“Hacer radios Cooperativas” ha relevado emisoras que surgieron en diferentes y muy diversos contextos y coyunturas políticas. Prácticamente, un poco menos de la mitad de los casos fueron puestos al aire entre 1987 y 2006 en vigencia del decreto 22285 de la última dictadura millitar. Las demás emisoras nacieron al calor del reconocimiento de la comunicación como derecho humano y a la posibilidad de acceso de la sociedad a los medios audiovisuales: Ley de Servicios de Comunicación Audiovisual (2009).

Ante la pregunta si las emisoras poseen reconocimiento legal, 14 (58,3%) respondieron afirmativamente y 10 (41,7%) se encuentran en proceso de regularizar su situación.

En relación al tipo de reconocimiento, cinco (5) emisoras cuentan con la Resolución 753/2006 – COMFER, tres (3) han obtenido su licencia por concurso, una (1) por adjudicación directa vía artículo 49 de la LSCA y seis (6) radios indicaron haber sido legalizadas y/o censadas por el organismo competente a través de otros trámites administrativos.

El dato: todos los proyectos político comunicacionales de estos medios reconocen ser anteriores a la obtención del reconocimiento legal.

En este ámbito también es relevante poner en valor la evaluación que realizan las cooperativas acerca de la situación de las emisoras en relación a las obligaciones que contrae la organización al ser licenciataria. Allí se evidencia que “Hay complicaciones con la cuestión burocrática” y que “no estamos cumpliendo con todas las reglas de la licencia”. Se mencionan obligaciones que surgen de la situación de legalidad como la publicidad electoral, la emisión obligatoria de las cadenas nacionales, el tributo del impuesto a los servicios de comunicación audiovisual (gravámenes) o las gestoras de derechos (AADI-CAPIF, SADAIC, entre otras). Sin embargo, también hay casos que ponen en relevancia “el respaldo de saber que ante cualquier situación tenés la posibilidad de hacer un reclamo y hacer valer tus derechos” frente a interferencias de terceros, entre otros conflictos.

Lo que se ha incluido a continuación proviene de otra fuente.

## src/rtl/eight_bit_cpu_alu_flags_macros.svh

```systemverilog
// Assertion macros for the eight-bit CPU ALU block.
// Simulation builds get concurrent assertions; SYNTHESIS builds get empty bodies.
// No dependencies.
`ifndef EIGHT_BIT_CPU_ALU_FLAGS_MACROS_SVH
`define EIGHT_BIT_CPU_ALU_FLAGS_MACROS_SVH

`ifndef SYNTHESIS
// Check an implication on every rising clock edge, held off during reset
`define EBCA_ASSERT(label, clk, rst_n, prop) \
  label: assert property (@(posedge clk) disable iff (!rst_n) prop) \
    else $error("ebca assertion failed");
// Check that a condition never holds on a rising clock edge, outside reset
`define EBCA_ASSERT_NEVER(label, clk, rst_n, cond) \
  label: assert property (@(posedge clk) disable iff (!rst_n) !(cond)) \
    else $error("ebca forbidden condition seen");
`else
`define EBCA_ASSERT(label, clk, rst_n, prop)
`define EBCA_ASSERT_NEVER(label, clk, rst_n, cond)
`endif

`endif

```

## src/rtl/ebca_pkg.sv

```systemverilog
// Shared types and constants of the eight-bit CPU ALU block.
// Holds the operation codes, flag bit positions and transaction payload structs.
// No dependencies.
package ebca_pkg;

  // Operation codes
  typedef enum logic [3:0] {
    OP_AND   = 4'd0,
    OP_OR    = 4'd1,
    OP_XOR   = 4'd2,
    OP_CP    = 4'd3,
    OP_SUB   = 4'd4,
    OP_INC   = 4'd5,
    OP_DEC   = 4'd6,
    OP_CPL   = 4'd7,
    OP_RL    = 4'd8,
    OP_RLA   = 4'd9,
    OP_RLCA  = 4'd10,
    OP_RRCA  = 4'd11,
    OP_SWAP  = 4'd12,
    OP_BIT   = 4'd13,
    OP_RES   = 4'd14,
    OP_ADD16 = 4'd15
  } op_e;

  // Flag bit positions inside the flag byte
  localparam int unsigned FlagZBit = 7;
  localparam int unsigned FlagNBit = 6;
  localparam int unsigned FlagHBit = 5;
  localparam int unsigned FlagCBit = 4;

  // Input transaction
  typedef struct packed {
    op_e         op;
    logic [15:0] operand_a;
    logic [15:0] operand_b;
    logic [2:0]  bit_index;
    logic [7:0]  flags_in;
  } in_t;

  // Result transaction
  typedef struct packed {
    logic [15:0] result;
    logic [7:0]  flags_out;
  } out_t;

endpackage

```

## src/rtl/ebca_in_stage.sv

```systemverilog
// Input register of the eight-bit CPU ALU block.
// Holds one accepted transaction until the result register takes it.
// Depends on ebca_pkg.
module ebca_in_stage (
  input  logic          clk_i,
  input  logic          rst_ni,
  input  logic          valid_i,
  output logic          ready_o,
  input  ebca_pkg::in_t data_i,
  output logic          valid_o,
  output ebca_pkg::in_t data_o,
  input  logic          take_i
);

  logic          valid_q, valid_d;
  ebca_pkg::in_t data_q;

  // Accept when empty or when the held transaction moves on this cycle
  assign ready_o = !valid_q || take_i;

  always_comb begin
    valid_d = valid_q;
    if (ready_o) begin
      valid_d = valid_i;
    end
  end

  // Control register
  always_ff @(posedge clk_i or negedge rst_ni) begin
    if (!rst_ni) begin
      valid_q <= 1'b0;
    end else begin
      valid_q <= valid_d;
    end
  end

  // Payload register, loaded on acceptance
  always_ff @(posedge clk_i) begin
    if (valid_i && ready_o) begin
      data_q <= data_i;
    end
  end

  assign valid_o = valid_q;
  assign data_o  = data_q;

endmodule

```

## src/rtl/ebca_core.sv

```systemverilog
// Combinational datapath of the eight-bit CPU ALU block.
// Computes the result and new flag byte of one transaction.
// Depends on ebca_pkg.
module ebca_core (
  input  ebca_pkg::in_t  data_i,
  output ebca_pkg::out_t data_o
);

  logic [7:0]  a, b;
  logic [7:0]  r8;
  logic [15:0] res;
  logic        z_kept, c_kept;
  logic        fz, fn, fh, fc;
  logic [8:0]  diff9;
  logic [7:0]  inc8, dec8;
  logic [16:0] sum17;
  logic [12:0] sum13;
  logic [7:0]  res_mask;

  assign a      = data_i.operand_a[7:0];
  assign b      = data_i.operand_b[7:0];
  assign z_kept = data_i.flags_in[ebca_pkg::FlagZBit];
  assign c_kept = data_i.flags_in[ebca_pkg::FlagCBit];

  // Adders and the RES bit mask
  assign diff9    = {1'b0, a} - {1'b0, b};
  assign inc8     = a + 8'd1;
  assign dec8     = a - 8'd1;
  assign sum17    = {1'b0, data_i.operand_a} + {1'b0, data_i.operand_b};
  assign sum13    = {1'b0, data_i.operand_a[11:0]} + {1'b0, data_i.operand_b[11:0]};
  assign res_mask = ~(8'h01 << data_i.bit_index);

  // Operation select and flag rules
  always_comb begin
    r8  = 8'h00;
    res = 16'h0000;
    fz  = 1'b0;
    fn  = 1'b0;
    fh  = 1'b0;
    fc  = 1'b0;
    unique case (data_i.op) inside
      ebca_pkg::OP_AND: begin
        r8 = a & b;
        fz = (r8 == 8'h00);
        fh = 1'b1;
      end
      ebca_pkg::OP_OR: begin
        r8 = a | b;
        fz = (r8 == 8'h00);
      end
      ebca_pkg::OP_XOR: begin
        r8 = a ^ b;
        fz = (r8 == 8'h00);
      end
      ebca_pkg::OP_CP, ebca_pkg::OP_SUB: begin
        r8 = diff9[7:0];
        fz = (diff9[7:0] == 8'h00);
        fn = 1'b1;
        fh = (a[3:0] < b[3:0]);
        fc = diff9[8];
      end
      ebca_pkg::OP_INC: begin
        r8 = inc8;
        fz = (inc8 == 8'h00);
        fh = (a[3:0] == 4'hF);
        fc = c_kept;
      end
      ebca_pkg::OP_DEC: begin
        r8 = dec8;
        fz = (dec8 == 8'h00);
        fn = 1'b1;
        fh = (a[3:0] == 4'h0);
        fc = c_kept;
      end
      ebca_pkg::OP_CPL: begin
        r8 = ~a;
        fz = z_kept;
        fn = 1'b1;
        fh = 1'b1;
        fc = c_kept;
      end
      ebca_pkg::OP_RL: begin
        r8 = {a[6:0], c_kept};
        fz = (r8 == 8'h00);
        fc = a[7];
      end
      ebca_pkg::OP_RLA: begin
        r8 = {a[6:0], c_kept};
        fc = a[7];
      end
      ebca_pkg::OP_RLCA: begin
        r8 = {a[6:0], a[7]};
        fc = a[7];
      end
      ebca_pkg::OP_RRCA: begin
        r8 = {a[0], a[7:1]};
        fc = a[0];
      end
      ebca_pkg::OP_SWAP: begin
        r8 = {a[3:0], a[7:4]};
        fz = (a == 8'h00);
      end
      ebca_pkg::OP_BIT: begin
        fz = !a[data_i.bit_index];
        fh = 1'b1;
        fc = c_kept;
      end
      ebca_pkg::OP_RES: begin
        r8 = a & res_mask;
        fz = z_kept;
        fn = data_i.flags_in[ebca_pkg::FlagNBit];
        fh = data_i.flags_in[ebca_pkg::FlagHBit];
        fc = c_kept;
      end
      ebca_pkg::OP_ADD16: begin
        fz = z_kept;
        fh = sum13[12];
        fc = sum17[16];
      end
      default: begin
        r8 = 8'h00;
      end
    endcase

    // Compare and bit test hand back the full operand, ADD16 its full sum
    case (data_i.op) inside
      ebca_pkg::OP_CP, ebca_pkg::OP_BIT: res = data_i.operand_a;
      ebca_pkg::OP_ADD16:                res = sum17[15:0];
      default:                           res = {8'h00, r8};
    endcase
  end

  assign data_o.result    = res;
  assign data_o.flags_out = {fz, fn, fh, fc, 4'h0};

endmodule

```

## src/rtl/eight_bit_cpu_alu_flags.sv

```systemverilog
// Top level of the eight-bit CPU ALU block.
// Instantiates ebca_in_stage and ebca_core and holds the result register.
// Depends on ebca_pkg and eight_bit_cpu_alu_flags_macros.svh.
//
// ALU of an 8-bit handheld CPU behind valid/ready channels. Each transaction
// carries an operation code, two operands, a bit index and the old flag byte
// and yields one result transaction: the new operand value and the new flag
// byte (Z N H C in bits 7 to 4, bits 3 to 0 always zero). A transaction waits in
// the input register until the result register can take it, then moves there
// and out_valid_o rises. Both registers advance together, so the block takes
// one transaction per cycle for as long as the output side keeps out_ready_i
// high; the combinational datapath between the two registers sets that figure.
// With the output stalled, the block still takes one more transaction into its
// input register before in_ready_o drops.
`include "eight_bit_cpu_alu_flags_macros.svh"

module eight_bit_cpu_alu_flags (
  input  logic           clk_i,
  input  logic           rst_ni,
  input  logic           in_valid_i,
  output logic           in_ready_o,
  input  ebca_pkg::in_t  in_data_i,
  output logic           out_valid_o,
  input  logic           out_ready_i,
  output ebca_pkg::out_t out_data_o
);

  logic           s1_valid;
  ebca_pkg::in_t  s1_data;
  ebca_pkg::out_t core_out;
  logic           take;
  logic           out_valid_q, out_valid_d;
  ebca_pkg::out_t out_data_q;

  // Result register can load when empty or being drained
  assign take = !out_valid_q || out_ready_i;

  ebca_in_stage u_in_stage (
    .clk_i   (clk_i),
    .rst_ni  (rst_ni),
    .valid_i (in_valid_i),
    .ready_o (in_ready_o),
    .data_i  (in_data_i),
    .valid_o (s1_valid),
    .data_o  (s1_data),
    .take_i  (take)
  );

  ebca_core u_core (
    .data_i (s1_data),
    .data_o (core_out)
  );

  always_comb begin
    out_valid_d = out_valid_q;
    if (take) begin
      out_valid_d = s1_valid;
    end
  end

  // Result valid flag
  always_ff @(posedge clk_i or negedge rst_ni) begin
    if (!rst_ni) begin
      out_valid_q <= 1'b0;
    end else begin
      out_valid_q <= out_valid_d;
    end
  end

  // Result payload, loaded when a transaction moves up
  always_ff @(posedge clk_i) begin
    if (take && s1_valid) begin
      out_data_q <= core_out;
    end
  end

  assign out_valid_o = out_valid_q;
  assign out_data_o  = out_data_q;

  // A full, stalled pipeline must refuse new input
  `EBCA_ASSERT_NEVER(a_full_blocks, clk_i, rst_ni, s1_valid && out_valid_q && !out_ready_i && in_ready_o)
  // An accepted transaction lands in the input register
  `EBCA_ASSERT(a_accept_lands, clk_i, rst_ni, (in_valid_i && in_ready_o) |=> s1_valid)
  // A transaction moving up shows the datapath result in the next cycle
  `EBCA_ASSERT(a_result_moves, clk_i, rst_ni, (s1_valid && take) |=> (out_valid_o && out_data_o == $past(core_out)))
  // Low flag nibble stays clear on every delivered result
  `EBCA_ASSERT(a_low_nibble, clk_i, rst_ni, out_valid_o |-> (out_data_o.flags_out[3:0] == 4'h0))

endmodule
```

## config.mk

```make
export PLATFORM = sky130hd
export DESIGN_NAME = eight_bit_cpu_alu_flags
export DESIGN_NICKNAME = d
export VERILOG_FILES = /design/src/rtl/ebca_pkg.sv /design/src/rtl/ebca_in_stage.sv /design/src/rtl/ebca_core.sv /design/src/rtl/eight_bit_cpu_alu_flags.sv
export VERILOG_INCLUDE_DIRS = /design/src /design/src/rtl
export SDC_FILE = /design/constraint.sdc
export NUM_CORES = 1
export LEC_CHECK = 0
export BUFFER_PORTS_ARGS = -buffer_cell sky130_fd_sc_hd__buf_4
export CELL_PAD_IN_SITES_DETAIL_PLACEMENT = 1
export CELL_PAD_IN_SITES_GLOBAL_PLACEMENT = 1
export CORE_MARGIN = 2
export CORE_UTILIZATION = 45
export DETAILED_ROUTE_END_ITERATION = 10
export PLACE_DENSITY_LB_ADDON = 0.1
export SLEW_MARGIN = 20
export SYNTH_ARGS = -nofsm -noshare
export SYNTH_HDL_FRONTEND = slang
export SYNTH_SLANG_ARGS = --single-unit
```

## constraint.sdc

```tcl
create_clock -name clk_i -period 3.5 [get_ports clk_i]
set_input_delay 0.525 -clock clk_i [delete_from_list [all_inputs] [get_ports clk_i]]
set_output_delay 0.525 -clock clk_i [all_outputs]
set_load 0.02 [all_outputs]
```

==> reports/qor.yml <==
status: "finished clean"
crit_buf_inv: 0
grt_pass1_vias: 5118
cts_sinks: 65
tns_ns: 0
yosys-top-cells-count: "edfxtp_1, nand2_1, ha_1, nor2_1, a21oi_1"
gr-total-overflow: 0
final_util_pct: 55.5
wl_mm: 19.4
yosysMostFrequentCell: "edfxtp_1"
routabilityCongestion: 0.979
hp-start: "in_data_i[16]"
fillCellCount: 1308
maxSlewHeadroom_pct: 27.3
critPathMostFrequentCell: "o21ai_1"
insertion_delay_ns: 0.35
critical_path.top_delay_family: "compound AO/OA/AOI/OAI gates"
worst_slew_pin_slew_ns: 1.09
pre_cts_ws_ns: 0.549
crit_chain: "ha_1 -> fa_1 -> a211oi_1 -> o21ai_1 -> a221oi_1 -> o21ai_1 -> mux2i_1 -> nand2_1"
rr_endpoint: "out_data_o[22]"
final.setup.worst_slack_ns: 0.481
vias_per_cell: 6.52
synth_seq_cells: 65
drive_gt1_share_pct: 21.6
critPathKind: "reg -> reg"
synth_edf_count: 63
vias: 5065
ios: 77
ant_nets: 0
grt_max_degree: 44
dr_wl_met2_mm: 9.13
num_rows: 39
synthCells: 549
grt_pass1_wl_mm: 30.3
fmax_ghz: 0.331
clkTransAtPathRegs_ns: 0.06
synthTopCellsByArea: "edfxtp_1, ha_1, a21oi_1, nand2_1, o21ai_0"
wire_per_inst_um: 25.0
syn_to_final_growth_pct: 20.9
cp-end-kind: "flop"
start_util_pct: 45.9
dr.pass1.iters: 5
worstPathArrival_ns: 3.12
clockBufferDepth: 2
layout.nets: 718
worstPathRequired_ns: 3.60
slew_viol_final: 0
die_y_um: 112
hold_path_depth: 1
finalCriticalPeriod_ns: 3.02
yosysTopAreaCellShare_pct: 36.2
dp.cells: 760
setup_violations: 0
fin_skew_ns: 0.00821
critPathMaxStageDelay_ns: 0.50
r2r_cells: 8
die_area_mm2: 0.0125
cts_buffers: 9
finalHoldViolCount: 0
critPathLaunchType: "flop"
synth_area_leader_cell: "edfxtp_1"
die_x_um: 112
async_reset_ff_share_pct: 3.08
postCtsResizedCells: 0
portBuffers: 68
yosysWarnings: 0
finalCritPeriodShare_pct: 86.3
netlist_area_mm2: 0.00522
drt_iter0_markers: 457
synth_cell_types: 75
met3WireLength_mm: 1.28
p_leak_nw: 2.51
startpoint: "u_in_stage.data_o[27]"
avgSynthCellArea_um2: 9.51
rsz0062_at_grt: "false"
cp_slowest_cell: "edfxtp_1"
tritoncts: "yes"
drc: 0
core_area_mm2: 0.0114
seq_area_frac_synth_pct: 37.2
min_path_type: "in -> reg"
grt_usage_pct: 31.9
highest_layer: "met4"
crit_fanout: 6
cellPowerDensity_mw_per_mm2: 430
min_to: "u_in_stage.data_o[16]"
r2r_start: "u_in_stage.data_o[27]"
insertedDiodeCount: 0
peakVddDrop_uv: 250
synthFlopType: "edfxtp_1"
drt-met1-wl_mm: 8.31
rrSetupSlack_ns: 0.48
root_buffer: "clkbuf_16"
place_hpwl_mm: 14.2
maxCapViolCount: 0
fin_cells: 777
antenna_found_initial: 0
cts_max_level: 3
## state kept, by name, summed over array words and instances, names as in the netlist
register and count:
u_in_stage.valid_o 1, u_in_stage.data_o 43, out_valid_o 1, out_data_o 20
## logic make-up (layout without fill, tap and decap cells)
| family | Yosys count | count (layout) | share of synthesized area [%] |
|---|---|---|---|
| fa+ha+maj | 38 | 38 | 9.40 |
| simple gates | 177 | 177 | 18.0 |
| xor+xnor | 20 | 20 | 3.36 |
| buf+inv | 65 | 147 | 6.02 |
| flops | 65 | 65 | 37.2 |
| other cells | 1 | 4 | 0.0718 |
| mux | 6 | 6 | 2.18 |
| compound gates | 177 | 177 | 23.8 |
## cell usage in the layout, fill, tap and decap left out, types with 4 or more instances in the layout
cell type | Yosys | layout
a211oi_1 | 9 | 9
a2111oi_0 | 5 | 5
a31oi_1 | 14 | 14
xor2_1 | 5 | 5
and3_1 | 8 | 8
buf_4 | 9 | 104
nand4_1 | 6 | 6
nand2b_1 | 9 | 9
or3_1 | 4 | 4
nand3_1 | 12 | 12
conb_1 | 1 | 4
inv_1 | 23 | 23
xnor2_1 | 15 | 15
o32ai_1 | 4 | 4
nand2_1 | 44 | 44
o21ai_1 | 6 | 6
and2_1 | 5 | 4
nor2_1 | 36 | 36
a221oi_1 | 8 | 8
o31ai_1 | 6 | 6
edfxtp_1 | 63 | 63
o21ai_0 | 31 | 31
a21o_1 | 6 | 6
clkbuf_16 | 0 | 9
ha_1 | 36 | 36
a22o_1 | 4 | 4
o21bai_1 | 6 | 6
nor3_1 | 19 | 19
a21oi_1 | 34 | 34
nor2b_1 | 6 | 6
o22ai_1 | 8 | 8
## worst max path at each step
stage,endpoint,cells past startpoint,slack [ns]
finish,out_data_o[22],8,0.48
global route,out_data_o[22],8,0.28
detailed placement,out_data_o[22],8,0.55
CTS,out_data_o[22],8,0.54
global placement,out_data_o[22],8,0.65
floorplan,out_data_o[7],9,0.84
## layer usage
metal  vias up  track usage [%]
li1       2249                -
met4         0             14.6
met2       242             50.5
met3        49             3.81
met5         -                0
met1      2525             43.9
## power by group
group,total (mW),internal [mW],switching [mW]
registers,0.977,0.932,0.0445
logic,0.744,0.294,0.450
clock network,0.996,0.643,0.354
total,2.72,1.87,0.848
## stage by stage
step / power, mW / hold WS (ns) / instance area (um^2)
after floorplan: 1.44 / 0.229 / 5230
after global placement: 1.69 / 0.308 / 5980
after detailed placement: 1.72 / 0.309 / 5980
after CTS: 2.72 / 0.344 / 6310
after global routing: 2.82 / 0.342 / 6310
final: 2.72 / 0.348 / 6310
## layout make-up
cell class	instances	area, um^2	share of cell area, %
well taps	143	179	2.83
multi-input cells	422	2980	47.2
flip-flops and latches	65	1940	30.8
clock inverters	5	78.8	1.25
repair buffers	105	791	12.5
clock buffers	11	243	3.84
inverters	26	103	1.63
## what timing repair did
item,CTS,global route
hold endpoints to repair,2,0
setup buffers,0,0
hold buffers,1,0
Note: power is estimated with default switching activity, not from simulation.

Debe advertirse que el proceso de reconocimiento del subsector cooperativo de la comunicación audiovisual, en particular, y el comunitario, en general, estuvo (y está) condicionado a la apertura de concursos por el órgano regulador (AFSCA hasta diciembre de 2015 y ENACOM a partir de 2016). Esta situación se vio dificultada, desde hace décadas, principalmente en las 11 zonas de conflicto que coincide con los conglomerados urbanos y ciudades más importantes del país. En todos los casos relevados se reconoce que la posibilidad de legalización de los servicios radiofónicos fue posible gracias a la pelea sectorial de las emisoras comunitarias por el derecho a la comunicación popular y su reconocimiento. También se advierte sobre las dificultades en relación a requisitos económicos y administrativos que se le impone al sector y a las dilaciones en la respuesta por parte del Estado.

En relación a lo anterior se destaca que en los casos en que no han logrado el acceso a la licencia 10 organizaciones han indicado que solicitaron formalmente la apertura de concursos para su legalización.